In the distance, muffled but distinct, they heard the undeniable sound of a human sneeze.
They froze.
“Oh, crap,” whispered Peggy.
“Somebody’s down here with us,” said Holliday.
“Who?” Wanounou asked nervously.
“Nobody knows we’re here,” said Peggy.
“Kellerman’s people; they must have followed us,” grunted Holliday.
There was the sound of a second sneeze. Closer now. Then a rusty grating sound. Someone hauling away on the big iron door.
“Benzona,” muttered Wanounou in Hebrew.
“What do we do now?” Peggy said.
“Scram,” said Holliday.
“Which way?” Wanounou asked. “We can’t go back the way we came. We’ll run right into them.”
“The other tunnel?” Peggy said.
“What if it’s a dead end?” Holliday said. “We’d be trapped with our backs against a stone wall.”
“We’re trapped now,” said Peggy. She hefted the rock hammer. “Maybe we should stay and fight.”
“With a hammer?” Holliday said. “The last time we ran into these people they were carrying machine pistols.” He shook his head. “He will win who knows when to fight and when not to fight.”
“Sun Tzu?” Wanounou asked.
Holliday nodded.
“Nice philosophy, guys, but what are we supposed to do?”
Wanounou looked around, then turned to Peggy.
“You said the water tasted salty?”
“That’s right.”
“Look at the edge of the pool—those dark stains on the limestone walls.”
“High tide,” said Holliday, brightening suddenly. “This is a tidal pool.”
“Which means it must have an outflow somewhere; the runoff from that waterfall has to empty somehow,” nodded Wanounou.
“Look,” said Peggy, pointing.
They turned. Behind them, at the mouth of the passageway leading to the pool, they could see the faint, wandering beams of multiple flashlights playing over the rock walls.

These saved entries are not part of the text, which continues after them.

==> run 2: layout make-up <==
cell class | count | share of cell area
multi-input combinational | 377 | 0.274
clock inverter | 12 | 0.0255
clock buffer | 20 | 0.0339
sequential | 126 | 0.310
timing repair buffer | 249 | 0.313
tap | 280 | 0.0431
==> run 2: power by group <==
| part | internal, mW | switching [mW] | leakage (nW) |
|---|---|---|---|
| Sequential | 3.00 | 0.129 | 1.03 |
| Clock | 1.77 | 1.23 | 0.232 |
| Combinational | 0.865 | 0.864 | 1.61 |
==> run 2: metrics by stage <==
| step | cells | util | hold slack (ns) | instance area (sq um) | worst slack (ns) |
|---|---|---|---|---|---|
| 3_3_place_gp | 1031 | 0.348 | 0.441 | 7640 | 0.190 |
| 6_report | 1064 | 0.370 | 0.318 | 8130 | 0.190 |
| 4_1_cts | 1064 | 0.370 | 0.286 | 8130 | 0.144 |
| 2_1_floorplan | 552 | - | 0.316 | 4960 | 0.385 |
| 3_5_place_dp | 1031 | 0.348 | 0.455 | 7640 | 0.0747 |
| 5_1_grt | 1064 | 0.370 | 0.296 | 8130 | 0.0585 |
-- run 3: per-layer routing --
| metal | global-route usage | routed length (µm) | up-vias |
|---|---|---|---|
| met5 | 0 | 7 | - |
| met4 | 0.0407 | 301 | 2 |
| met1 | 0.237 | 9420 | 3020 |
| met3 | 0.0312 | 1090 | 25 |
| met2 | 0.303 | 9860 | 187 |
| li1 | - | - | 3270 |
===== src/rtl/mem_pkg.sv =====
// Shared types and constants for the byte-addressed memory unit.
package mem_pkg;

   localparam int LAT_W         = 4;
   localparam int DEF_ADDR_W    = 8;
   localparam int DEF_INS_BYTES = 2;

   typedef enum logic [1:0] {
      S_INIT = 2'd0,
      S_IDLE = 2'd1,
      S_WAIT = 2'd2
   } state_t;

   function automatic int ins_width(input int ins_bytes);
      return ins_bytes * 8;
   endfunction

endpackage


===== src/rtl/byte_mem_unit_ram.sv =====
// 2**ADDR_W x 8 storage with TAPS asynchronous read taps and one synchronous write port.
module byte_ram_nr1w #(
   parameter int ADDR_W = 8,
   parameter int TAPS   = 3
) (
   input  logic              clk,
   input  logic              we,
   input  logic [ADDR_W-1:0] waddr,
   input  logic [7:0]        wdata,
   input  logic [ADDR_W-1:0] raddr [TAPS],
   output logic [7:0]        rdata [TAPS]
);

   logic [7:0] mem [2**ADDR_W];

   always_ff @(posedge clk) begin
      if (we) mem[waddr] <= wdata;
   end

   // Reads see the pre-edge contents, giving read-before-write at the top level.
   always_comb begin
      for (int i = 0; i < TAPS; i++) rdata[i] = mem[raddr[i]];
   end

endmodule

“Come on,” whispered Holliday urgently.
They made their way around the narrow shelf between the edge of the water and the wall of the cavern, looking for the pool’s outlet. A third of the way around they found it: a narrow tunnel in the stone only a few feet wide, barely visible in the shadows of the jutting, smooth rock walls. The tide was clearly low, and the flow seemed to be only about knee-high, if the high-water mark on the wall of the cavern was any indication.
“Quick!” Holliday urged, looking over his shoulder. The flashlight beams behind them were getting brighter as their pursuers approached. They had to get into the relative safety of the outlet tunnel before Kellerman’s men reached the cave.
“What if it gets deeper?” Wanounou asked nervously. “I told you, I can’t swim.”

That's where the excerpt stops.